===== src/rtl/pc_sequencer.sv =====
// pc_sequencer: program-counter unit for the single-cycle core.
// Owns the architectural PC and picks the next PC from, in priority order:
//   return (RAS top, or RegTarget when the RAS is empty),
//   register-indirect branch, PC-relative unconditional branch,
//   taken conditional branch (CBZ/CBNZ), or the sequential PC.
// A circular return-address stack is pushed by BL and popped by RET.
//
// Ports:
//   CLK, resetl       clock / asynchronous active-low reset
//   stall             hold PC and RAS this cycle
//   SignExtImm        sign-extended branch offset, unshifted
//   Branch, BranchNZ  conditional branch and its polarity (1 = CBNZ)
//   ALUZero           ALU zero flag
//   Uncondbranch      PC-relative unconditional branch (B/BL)
//   Link              with Uncondbranch: push return address (BL)
//   BranchReg         register-indirect branch (BR)
//   Ret               return: pop RAS
//   RegTarget         BR target, and RET target when the RAS is empty
//   CurrentPC         registered PC
//   NextPC            combinational next PC
//   ras_count         number of valid RAS entries
//   ras_overflow      sticky: a push discarded the oldest entry
//   ras_underflow     combinational: Ret with an empty RAS this cycle
module pc_sequencer #(
  parameter int               WIDTH       = 64,
  parameter int               IMM_SHIFT   = 2,
  parameter int               INSTR_BYTES = 4,
  parameter logic [WIDTH-1:0] RESET_PC    = '0,
  parameter int               RAS_DEPTH   = 4,
  localparam int              CW          = $clog2(RAS_DEPTH + 1)
) (
  input  logic             CLK,
  input  logic             resetl,
  input  logic             stall,
  input  logic [WIDTH-1:0] SignExtImm,
  input  logic             Branch,
  input  logic             BranchNZ,
  input  logic             ALUZero,
  input  logic             Uncondbranch,
  input  logic             Link,
  input  logic             BranchReg,
  input  logic             Ret,
  input  logic [WIDTH-1:0] RegTarget,
  output logic [WIDTH-1:0] CurrentPC,
  output logic [WIDTH-1:0] NextPC,
  output logic [CW-1:0]    ras_count,
  output logic             ras_overflow,
  output logic             ras_underflow
);

  localparam int PW = (RAS_DEPTH > 1) ? $clog2(RAS_DEPTH) : 1;

  logic [WIDTH-1:0] seq_pc;
  logic [WIDTH-1:0] offset;
  logic [WIDTH-1:0] rel_pc;
  logic [WIDTH-1:0] ras_top;
  logic [WIDTH-1:0] ras_mem [RAS_DEPTH];
  logic [PW-1:0]    top_ptr;
  logic [PW-1:0]    top_ptr_inc;
  logic [PW-1:0]    top_ptr_dec;
  logic             ras_empty;
  logic             ras_full;
  logic             push;
  logic             pop;

  // Shift happens in WIDTH bits, so bits shifted past the MSB are dropped.
  assign offset = SignExtImm << IMM_SHIFT;
  assign seq_pc = CurrentPC + WIDTH'(INSTR_BYTES);
  assign rel_pc = CurrentPC + offset;

  assign ras_empty = (ras_count == '0);
  assign ras_full  = (ras_count == CW'(RAS_DEPTH));
  assign ras_top   = ras_mem[top_ptr];

  // Pointer arithmetic modulo RAS_DEPTH, which need not be a power of two.
  assign top_ptr_inc = (top_ptr == PW'(RAS_DEPTH - 1)) ? '0 : top_ptr + 1'b1;
  assign top_ptr_dec = (top_ptr == '0) ? PW'(RAS_DEPTH - 1) : top_ptr - 1'b1;

  // NOTE: every output of this block gets a default before the priority
  // chain, so no path leaves a signal unassigned and no latch is inferred.
  always_comb begin
    NextPC        = seq_pc;
    ras_underflow = 1'b0;
    push          = 1'b0;
    pop           = 1'b0;
    if (Ret) begin
      if (!ras_empty) begin
        NextPC = ras_top;
        pop    = 1'b1;
      end else begin
        NextPC        = RegTarget;
        ras_underflow = 1'b1;
      end
    end else if (BranchReg) begin
      NextPC = RegTarget;
    end else if (Uncondbranch) begin
      NextPC = rel_pc;
      push   = Link;
    end else if (Branch && (ALUZero ^ BranchNZ)) begin
      NextPC = rel_pc;
    end
  end

  // NOTE: state registers use non-blocking assignments so every register
  // samples the pre-edge values regardless of statement order.
  always_ff @(posedge CLK or negedge resetl) begin
    if (!resetl) begin
      CurrentPC    <= RESET_PC;
      ras_count    <= '0;
      ras_overflow <= 1'b0;
      top_ptr      <= '0;
    end else if (!stall) begin
      CurrentPC <= NextPC;
      if (pop) begin
        top_ptr   <= top_ptr_dec;
        ras_count <= ras_count - 1'b1;
      end else if (push) begin
        // When full, top_ptr_inc lands on the oldest entry, which the
        // write below overwrites; the count stays at RAS_DEPTH.
        top_ptr <= top_ptr_inc;
        if (ras_full) ras_overflow <= 1'b1;
        else          ras_count    <= ras_count + 1'b1;
      end
    end
  end

  // NOTE: the stack storage has no reset; ras_count marks which entries are
  // valid, so stale contents are never observed.
  always_ff @(posedge CLK) begin
    if (!stall && push) ras_mem[top_ptr_inc] <= seq_pc;
  end

endmodule


===== config.mk =====
export PLATFORM = sky130hd
export DESIGN_NAME = pc_sequencer
export DESIGN_NICKNAME = d
export VERILOG_FILES = /design/src/rtl/pc_sequencer.sv
export SDC_FILE = /design/constraint.sdc
export NUM_CORES = 1
export LEC_CHECK = 0
export CORE_MARGIN = 2
export CORE_UTILIZATION = 60
export DETAILED_ROUTE_END_ITERATION = 8
export GPL_ROUTABILITY_DRIVEN = 0
export PLACE_DENSITY = 0.86
export SLEW_MARGIN = 5
export SYNTH_ARGS = -nofsm -noshare
export SYNTH_HDL_FRONTEND = slang
export SYNTH_SLANG_ARGS = --single-unit

===== constraint.sdc =====
create_clock -name CLK -period 6.9 [get_ports CLK]
set_input_delay 1.38 -clock CLK [delete_from_list [all_inputs] [get_ports CLK]]
set_output_delay 1.38 -clock CLK [all_outputs]
set_load 0.01 [all_outputs]

# Word-level counts from Yosys, hierarchy flattened
# Memory sizes are Yosys's and may differ from the RTL's.
# Index checks and enable logic that the tools add are counted.
# W data, S select, Z words.
[op_classes] n_reduce_logical=9 bitwise=3 add_sub_neg=6 muxes=21 n_eq_ne=3
[ops] op="$mux W64" n=5
[ops] op="$add A64 B3 Y64 const B" n=1
[ops] op="$add A64 B64 Y64" n=1
[ops] op="$mux W1" n=9
[ops] op="$mux W3" n=3
[ops] op="$mux W2" n=4
[ops] op="$reduce_and A4 Y1" n=1
[ops] op="$add A3 B1 Y3 const B" n=1
[ops] op="$eq A3 B3 Y1 const B" n=1
[ops] op="$logic_not A3 Y1" n=1
[ops] op="$reduce_and A3 Y1" n=1
[ops] op="$sub A3 B1 Y3 const B" n=1
[ops] op="$add A2 B1 Y2 const B" n=1
[ops] op="$eq A2 B2 Y1 const B" n=1
[ops] op="$logic_and A1 B1 Y1" n=2
[ops] op="$logic_not A2 Y1" n=1
[ops] op="$ne A2 B1 Y1 const B" n=1
[ops] op="$not A1 Y1" n=2
[ops] op="$reduce_and A2 Y1" n=1
[ops] op="$reduce_bool A2 Y1" n=1
[ops] op="$sub A2 B1 Y2 const B" n=1
[ops] op="$logic_not A1 Y1" n=1
[ops] op="$xor A1 B1 Y1" n=1
[totals] wordCells=47 n_memories=1 mem_bits_rw=256 output_inout_bits=133 inputBits=138 regBits=70
[mem_list] memory="ras_mem" words=4 word_bits=64 rd=1 rd_clocked_by_memory_dff=0 wr=1 line_no="57" text="logic [WIDTH-1:0] ras_mem [RAS_DEPTH];"

# Logic depth before layout (Yosys ltp)
# Gate-level depths: netlist of the first run.
[depth] ltp_word=6 depth_mapped=12 ltp_nobuf=12

# Worst setup path before layout of the first run
# No wires, ideal clock.
[synth_timing] path_kind="input to output" startpoint="in SignExtImm[0]" endpoint="out NextPC[38]" required_ns=5.520 arrival_time_ns=4.254 slack_ns=1.266 n_path_buf=0 path_stages=11 cell_sequence="ha_1 -> fa_1 -> a21oi_1 -> o22ai_1 -> o2111ai_1 -> a211oi_2 -> nor3_1 -> o21ai_0 -> a21boi_0 -> mux2_2 -> o31ai_1"
[synth_via] elab_chain_len=5
[synth_rtl] item="start, declared" line_no="35" text="input logic [WIDTH-1:0] SignExtImm,"
[synth_rtl] item="$add A64 B64 Y64 (*)" line_no="69" text="assign rel_pc = CurrentPC + offset;"
[synth_rtl] item="$mux W64" line_no="99" text="end else if (Branch && (ALUZero ^ BranchNZ)) begin"
[synth_rtl] item="$mux W64 (*)" line_no="96" text="end else if (Uncondbranch) begin"
[synth_rtl] item="$mux W64 (*)" line_no="94" text="end else if (BranchReg) begin"
[synth_rtl] item="$mux W64 (*)" line_no="86" text="if (Ret) begin"
[synth_rtl] item="end, declared" line_no="45" text="output logic [WIDTH-1:0] NextPC,"
# Mark *: on every way between the ends. The rest lies on a longest branch, timed or not.

# Worst setup path in the final report of the first run
[layout_timing] startpoint="in SignExtImm[27]" endpoint="out NextPC[50]"
# The elaborated chain is that of the path after synthesis.

==> results of run 1 <==
Yosys cell counts, types with 5 or more instances:
| cell | n | area (sq um) |
|---|---|---|
| edfxtp_1 | 256 | 7690 |
| nand2_1 | 250 | 938 |
| a21oi_1 | 109 | 546 |
| nor2_1 | 89 | 334 |
| o21ai_0 | 75 | 375 |
| xnor2_1 | 73 | 639 |
| dfrtp_1 | 70 | 1750 |
| ha_1 | 68 | 851 |
| clkbuf_1 | 66 | 248 |
| mux4_2 | 64 | 1440 |
| mux2_2 | 54 | 608 |
| a21o_1 | 40 | 300 |
| nand3_1 | 38 | 190 |
| nand4_1 | 38 | 238 |
| inv_1 | 35 | 131 |
| xor2_1 | 35 | 307 |
| nor3_1 | 26 | 130 |
| o211ai_1 | 26 | 195 |
| mux2i_1 | 23 | 230 |
| and3_1 | 22 | 138 |
| a211oi_1 | 20 | 150 |
| o22ai_1 | 18 | 113 |
| o31ai_1 | 17 | 128 |
| a31oi_1 | 15 | 93.8 |
| and2_1 | 14 | 87.6 |
| o21a_1 | 13 | 97.6 |
| buf_2 | 12 | 60.1 |
| o21bai_1 | 12 | 90.1 |
| buf_1 | 11 | 41.3 |
| or3_1 | 10 | 62.6 |
| a22oi_1 | 8 | 60.1 |
| nor4_1 | 8 | 50.1 |
| a211o_1 | 6 | 52.6 |
| a31o_2 | 6 | 52.6 |
| buf_4 | 6 | 45.0 |
| nand2b_1 | 6 | 37.5 |
| nor2b_1 | 6 | 37.5 |
| o221ai_1 | 6 | 52.6 |
| a41oi_1 | 5 | 43.8 |
| and4_1 | 5 | 43.8 |
sequential cells by signal (all words and copies together), names as in the netlist:
name          cells
CurrentPC        64
ras_count         3
ras_mem         256
ras_overflow      1
top_ptr           2
critical path, cell delays in order:
cell and delay (ns):
clkdlybuf4s50_1 0.45, ha_1 0.39, and2_1 0.22, nand4_1 0.13, or3_1 0.46, a211oi_2 0.21
nor3_1 0.10, buf_4 0.18, o41a_1 0.50, nor2_1 0.21, o41ai_2 0.09, a311oi_1 0.51
o31ai_1 0.18, clkdlybuf4s50_1 0.53
layout make-up:
| type | count | share of cell area (%) |
|---|---|---|
| Antenna cell | 1 | 0.0105 |
| Clock buffer | 47 | 3.95 |
| Clock inverter | 16 | 0.519 |
| Inverter | 37 | 0.582 |
| Multi-Input combinational cell | 1279 | 40.1 |
| Sequential cell | 326 | 39.6 |
| Tap cell | 435 | 2.28 |
| Timing Repair Buffer | 322 | 12.9 |
layer usage:
metal / GRT usage (%) / vias to the layer above
met3: 7.25 / 269
met5: 0 / -
met2: 58.7 / 1515
li1: - / 7157
met4: 19.2 / 0
met1: 50.7 / 8086
timing repair:
item	CTS	global route
gates resized for setup	0	17
setup endpoints to repair	0	18
setup buffers	0	1
hold buffers	0	0
kinds of logic after synthesis:
family | share of synthesized area (%)
XOR/XNOR | 4.86
buffers and inverters | 2.74
AO/OA/AOI/OAI | 14.8
AND/OR/NAND/NOR | 12.9
adder cells (fa/ha/maj) | 4.57
multiplexers | 11.7
flip-flops | 48.5
cell usage in the layout, fill, tap and decap left out, types with 40 or more instances in the layout:
master / count
clkdlybuf4s50_1: 260
ha_1: 67
dfrtp_1: 68
a21oi_1: 107
o21ai_0: 72
edfxtp_1: 256
nor2_1: 89
xnor2_1: 73
mux4_2: 64
nand2_1: 250
mux2_2: 54
buf_4: 56
a21o_1: 40
power breakdown:
part	internal (uW)	leakage, uW	switching (uW)
logic	2340	0.00517	2810
registers	2540	0.00314	563
clock network	1000	0.000516	783
total	5890	0.00882	4160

= = = = = = =

_TASK REQUIREMENTS_. Given the data above, transcribe exactly the lines from the one containing "B1 Y1 const" down to the one containing "# No wires, ideal clock.", and no others.

_EXERCISE ANSWER_.
[ops] op="$ne A2 B1 Y1 const B" n=1
[ops] op="$not A1 Y1" n=2
[ops] op="$reduce_and A2 Y1" n=1
[ops] op="$reduce_bool A2 Y1" n=1
[ops] op="$sub A2 B1 Y2 const B" n=1
[ops] op="$logic_not A1 Y1" n=1
[ops] op="$xor A1 B1 Y1" n=1
[totals] wordCells=47 n_memories=1 mem_bits_rw=256 output_inout_bits=133 inputBits=138 regBits=70
[mem_list] memory="ras_mem" words=4 word_bits=64 rd=1 rd_clocked_by_memory_dff=0 wr=1 line_no="57" text="logic [WIDTH-1:0] ras_mem [RAS_DEPTH];"

# Logic depth before layout (Yosys ltp)
# Gate-level depths: netlist of the first run.
[depth] ltp_word=6 depth_mapped=12 ltp_nobuf=12

# Worst setup path before layout of the first run
# No wires, ideal clock.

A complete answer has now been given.